The Rise of the Qin Empire and the End of Historiography in Early China

Close-up view of warriors from Qin Shi Huang's army; photo by Peter Dowley, 2008.

The Rise of the Qin Empire and the End of Historiography in Early China

Visiting Research Scholar Lecture

Vincent Leung (Visiting Research Scholar, ISAW)

NOTICE: Admission to the ISAW Lecture Hall closes 10 minutes after the scheduled start time

--Reception to follow

The Qin empire (221-206 BCE) is the shortest dynasty in all of Chinese history, but yet its legacy is extraordinarily complex and immense. Internationally, it is perhaps best known for its underground terracotta army, still quietly standing guard in the mausoleum of the First Emperor after more than two thousand years. In this presentation, Leung will explore a more obscure, but no less remarkable, legacy of the Qin empire. It is a legacy not in the realm of material objects, like the terracotta warriors, but in political thought. Leung will discuss the curiously antagonistic relationship that the Qin saw between empire building and the writing of history and why, for the Qin, a good empire is one that is entirely forgetful of its past and obviates the need for all historical writings in the future. As Leung will argue, it is a truly astonishing vision of the creation of empire as the end of historiography, and indeed, the end of all history.

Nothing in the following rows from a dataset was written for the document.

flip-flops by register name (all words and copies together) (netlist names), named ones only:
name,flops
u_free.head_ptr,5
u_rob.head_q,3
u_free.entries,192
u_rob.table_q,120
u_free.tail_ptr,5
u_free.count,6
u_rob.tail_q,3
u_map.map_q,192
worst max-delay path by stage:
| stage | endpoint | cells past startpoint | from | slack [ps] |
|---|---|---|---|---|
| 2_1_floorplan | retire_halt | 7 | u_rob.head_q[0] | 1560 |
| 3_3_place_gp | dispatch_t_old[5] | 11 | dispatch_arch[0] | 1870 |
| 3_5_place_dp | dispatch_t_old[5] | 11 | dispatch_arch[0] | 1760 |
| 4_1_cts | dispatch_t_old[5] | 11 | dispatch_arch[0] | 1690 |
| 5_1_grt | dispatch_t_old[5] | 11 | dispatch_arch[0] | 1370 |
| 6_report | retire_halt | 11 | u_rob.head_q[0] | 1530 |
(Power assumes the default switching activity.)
===== src/logic/accum_cpu.sv =====
// Accumulator processor with fetch and execute frames, program counter
// and accumulator, one step per bus frame

`timescale 1ns/1ps

module accum_cpu (
  input  logic                 clk,
  input  logic                 reset,
  input  logic                 cpu_step,
  input  logic [31:0]          rdata,
  output cpubus_pkg::bus_req_t req
);
  import cpubus_pkg::*;

  typedef enum logic {
    st_fetch,  // Frame in flight reads an instruction
    st_exec    // Frame in flight reads or writes a data word
  } state_t;

  state_t      state;
  state_t      state_next;
  logic        started;       // Set once the first frame has been issued
  logic [31:0] pc;            // Address of the last fetched instruction
  logic [31:0] pc_next;
  logic [31:0] pc_inc;
  logic [31:0] acc;
  logic [31:0] acc_next;
  logic [7:0]  exec_op;       // Opcode waiting for its data frame
  logic [7:0]  exec_op_next;
  bus_req_t    req_next;
  instr_t      instr;
  logic [31:0] operand;

  assign instr   = rdata;
  assign operand = {8'd0, instr.operand};
  assign pc_inc  = pc + 32'd4;

  always_comb begin
    state_next   = state;
    pc_next      = pc;
    acc_next     = acc;
    exec_op_next = exec_op;
    req_next     = req;

    case (state)
      st_fetch: begin
        // Default is the next sequential fetch
        pc_next        = pc_inc;
        req_next.addr  = pc_inc;
        req_next.wdata = '0;
        req_next.write = 1'b0;
        case (instr.opcode)
          op_load_imm: acc_next = operand;
          op_jump: begin
            pc_next       = operand;
            req_next.addr = operand;
          end
          op_load, op_add, op_store: begin
            req_next.addr  = operand;  // Data frame to the operand address
            req_next.wdata = acc;
            req_next.write = (instr.opcode == op_store);
            exec_op_next   = instr.opcode;
            state_next     = st_exec;
          end
          default: ;  // Unknown opcode, skip to next instruction
        endcase
      end

      st_exec: begin
        case (exec_op)
          op_load: acc_next = rdata;
          op_add:  acc_next = acc + rdata;  // Wraps modulo 2^32
          default: ;  // Store has nothing to take back
        endcase
        req_next.addr  = pc;  // pc already points past the instruction
        req_next.wdata = '0;
        req_next.write = 1'b0;
        state_next     = st_fetch;
      end

      default: state_next = st_fetch;
    endcase
  end

  // The first step after reset only launches the reset fetch, which is
  // already on req, so no read data is consumed then
  always_ff @(posedge clk) begin
    if (reset) begin
      state   <= st_fetch;
      started <= 1'b0;
      pc      <= reset_vector;
      req     <= '{addr: reset_vector, wdata: 32'd0, write: 1'b0};
    end else if (cpu_step) begin
      started <= 1'b1;
      if (started) begin
        state <= state_next;
        pc    <= pc_next;
        req   <= req_next;
      end
    end
  end

  always_ff @(posedge clk) begin
    if (cpu_step && started) begin
      acc     <= acc_next;
      exec_op <= exec_op_next;
    end
  end

endmodule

Vincent Leung received his doctorate in East Asian Languages and Civilizations from Harvard University in 2011. He also holds an A.M. in Regional Studies—East Asia from Harvard University (2002) and a B.S. in Mathematics and Economics from the University of Massachusetts at Amherst (2000). Since 2011, he has been an assistant professor in the History Department of the University of Pittsburgh.

Dr. Leung is broadly interested in the political and intellectual history of early China in the long first-millennium BCE. He is currently finishing a manuscript, based on his dissertation The Politics of the Past in Early China, that studies the different ways in which history became a contentious language for political debates under the rise of empires in early China. At ISAW, he will begin a new research project, entitled “Empire and Things: On the Genealogy of Commodities in Early China,” on the history of economic thought in early China. It will be a study of the many anxious and contentious intellectual responses to the radical transformation of the world of things under the rise of empires in early China in the late first-millennium BCE.